[Record set]

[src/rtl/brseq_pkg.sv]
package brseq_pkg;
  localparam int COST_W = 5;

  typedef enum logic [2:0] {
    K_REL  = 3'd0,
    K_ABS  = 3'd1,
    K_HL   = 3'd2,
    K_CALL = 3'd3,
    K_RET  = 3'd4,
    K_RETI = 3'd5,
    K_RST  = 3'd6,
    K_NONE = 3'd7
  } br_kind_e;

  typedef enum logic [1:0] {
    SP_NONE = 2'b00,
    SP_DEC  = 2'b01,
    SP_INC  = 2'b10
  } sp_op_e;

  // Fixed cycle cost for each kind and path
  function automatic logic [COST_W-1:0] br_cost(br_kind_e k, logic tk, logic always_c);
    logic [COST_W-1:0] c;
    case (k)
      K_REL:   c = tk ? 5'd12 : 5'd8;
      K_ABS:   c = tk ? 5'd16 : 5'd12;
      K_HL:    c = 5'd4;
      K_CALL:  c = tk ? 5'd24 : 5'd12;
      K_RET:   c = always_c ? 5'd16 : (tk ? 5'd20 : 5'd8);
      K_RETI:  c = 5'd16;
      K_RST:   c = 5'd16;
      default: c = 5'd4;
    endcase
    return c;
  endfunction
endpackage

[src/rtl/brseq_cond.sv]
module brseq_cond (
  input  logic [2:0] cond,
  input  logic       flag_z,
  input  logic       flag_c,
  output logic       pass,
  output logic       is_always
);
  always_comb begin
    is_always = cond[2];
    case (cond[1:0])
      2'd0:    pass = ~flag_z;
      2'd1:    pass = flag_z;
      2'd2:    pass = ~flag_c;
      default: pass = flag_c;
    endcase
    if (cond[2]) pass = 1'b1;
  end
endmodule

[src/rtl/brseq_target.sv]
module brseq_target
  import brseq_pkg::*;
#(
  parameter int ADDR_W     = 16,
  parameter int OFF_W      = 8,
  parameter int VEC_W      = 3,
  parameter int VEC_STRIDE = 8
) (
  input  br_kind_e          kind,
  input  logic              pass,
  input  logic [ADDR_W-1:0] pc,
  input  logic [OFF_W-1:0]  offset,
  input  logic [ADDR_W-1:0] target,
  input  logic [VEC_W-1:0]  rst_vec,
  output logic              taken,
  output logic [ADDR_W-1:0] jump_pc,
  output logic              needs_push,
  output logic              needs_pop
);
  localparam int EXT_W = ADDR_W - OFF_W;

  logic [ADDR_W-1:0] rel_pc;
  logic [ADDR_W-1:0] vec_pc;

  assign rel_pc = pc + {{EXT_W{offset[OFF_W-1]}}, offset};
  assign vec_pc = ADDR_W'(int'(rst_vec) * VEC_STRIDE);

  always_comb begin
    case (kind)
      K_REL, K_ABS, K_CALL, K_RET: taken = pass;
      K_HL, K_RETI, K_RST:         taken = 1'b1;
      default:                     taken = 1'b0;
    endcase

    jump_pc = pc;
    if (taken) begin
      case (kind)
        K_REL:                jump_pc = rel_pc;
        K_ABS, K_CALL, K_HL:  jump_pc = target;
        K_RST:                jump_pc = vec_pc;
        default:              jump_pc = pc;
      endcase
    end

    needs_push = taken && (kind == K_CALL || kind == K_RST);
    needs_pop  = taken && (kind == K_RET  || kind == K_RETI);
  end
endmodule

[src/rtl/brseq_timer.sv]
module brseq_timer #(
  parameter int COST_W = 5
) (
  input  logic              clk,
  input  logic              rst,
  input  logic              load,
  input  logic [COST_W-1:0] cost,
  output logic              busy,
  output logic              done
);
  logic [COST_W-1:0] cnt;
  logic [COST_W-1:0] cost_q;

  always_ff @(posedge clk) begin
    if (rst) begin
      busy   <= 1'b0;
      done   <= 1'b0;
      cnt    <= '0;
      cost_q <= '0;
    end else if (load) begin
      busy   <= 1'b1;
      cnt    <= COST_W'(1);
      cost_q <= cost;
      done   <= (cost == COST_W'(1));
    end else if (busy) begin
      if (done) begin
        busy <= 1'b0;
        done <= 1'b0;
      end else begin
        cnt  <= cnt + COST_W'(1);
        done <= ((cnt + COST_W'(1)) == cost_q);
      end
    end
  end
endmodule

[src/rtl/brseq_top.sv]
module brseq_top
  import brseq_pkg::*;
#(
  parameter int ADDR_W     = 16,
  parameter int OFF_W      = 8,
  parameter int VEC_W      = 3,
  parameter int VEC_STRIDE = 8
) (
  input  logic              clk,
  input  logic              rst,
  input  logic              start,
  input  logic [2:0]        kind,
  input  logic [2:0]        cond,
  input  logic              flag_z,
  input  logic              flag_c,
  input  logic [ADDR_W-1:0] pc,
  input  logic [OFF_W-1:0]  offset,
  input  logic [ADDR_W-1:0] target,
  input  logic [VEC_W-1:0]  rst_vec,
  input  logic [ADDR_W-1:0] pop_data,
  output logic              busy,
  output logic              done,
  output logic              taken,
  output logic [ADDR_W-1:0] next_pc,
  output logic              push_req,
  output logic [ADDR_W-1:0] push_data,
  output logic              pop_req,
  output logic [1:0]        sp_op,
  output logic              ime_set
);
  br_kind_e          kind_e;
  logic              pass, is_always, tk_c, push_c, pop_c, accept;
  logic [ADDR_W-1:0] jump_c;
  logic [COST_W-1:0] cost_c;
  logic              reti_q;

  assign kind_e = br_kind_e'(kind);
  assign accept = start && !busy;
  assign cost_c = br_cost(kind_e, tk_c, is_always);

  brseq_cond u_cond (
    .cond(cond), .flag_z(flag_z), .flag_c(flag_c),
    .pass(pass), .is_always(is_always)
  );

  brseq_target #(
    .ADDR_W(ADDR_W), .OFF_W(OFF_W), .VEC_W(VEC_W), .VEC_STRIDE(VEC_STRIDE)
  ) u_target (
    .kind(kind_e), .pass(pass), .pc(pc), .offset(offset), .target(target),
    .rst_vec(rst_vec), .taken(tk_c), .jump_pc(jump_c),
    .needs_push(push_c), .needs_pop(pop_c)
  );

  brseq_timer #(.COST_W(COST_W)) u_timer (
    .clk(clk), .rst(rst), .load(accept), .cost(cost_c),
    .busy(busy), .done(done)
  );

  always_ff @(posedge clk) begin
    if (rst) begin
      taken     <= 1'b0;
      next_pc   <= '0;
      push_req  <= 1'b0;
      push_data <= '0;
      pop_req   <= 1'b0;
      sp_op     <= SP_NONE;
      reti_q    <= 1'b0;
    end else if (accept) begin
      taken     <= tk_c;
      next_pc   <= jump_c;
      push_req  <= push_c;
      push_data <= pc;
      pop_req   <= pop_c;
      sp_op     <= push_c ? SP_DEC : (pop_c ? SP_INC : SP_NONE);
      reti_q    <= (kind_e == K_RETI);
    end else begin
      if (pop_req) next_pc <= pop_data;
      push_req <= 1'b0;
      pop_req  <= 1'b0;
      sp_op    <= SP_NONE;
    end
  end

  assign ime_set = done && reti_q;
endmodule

[/Record set]

--- Prompt ---
If a line in the records contains the word "accept", copy it.

--- Reply ---
  logic              pass, is_always, tk_c, push_c, pop_c, accept;
  assign accept = start && !busy;
    .clk(clk), .rst(rst), .load(accept), .cost(cost_c),
    end else if (accept) begin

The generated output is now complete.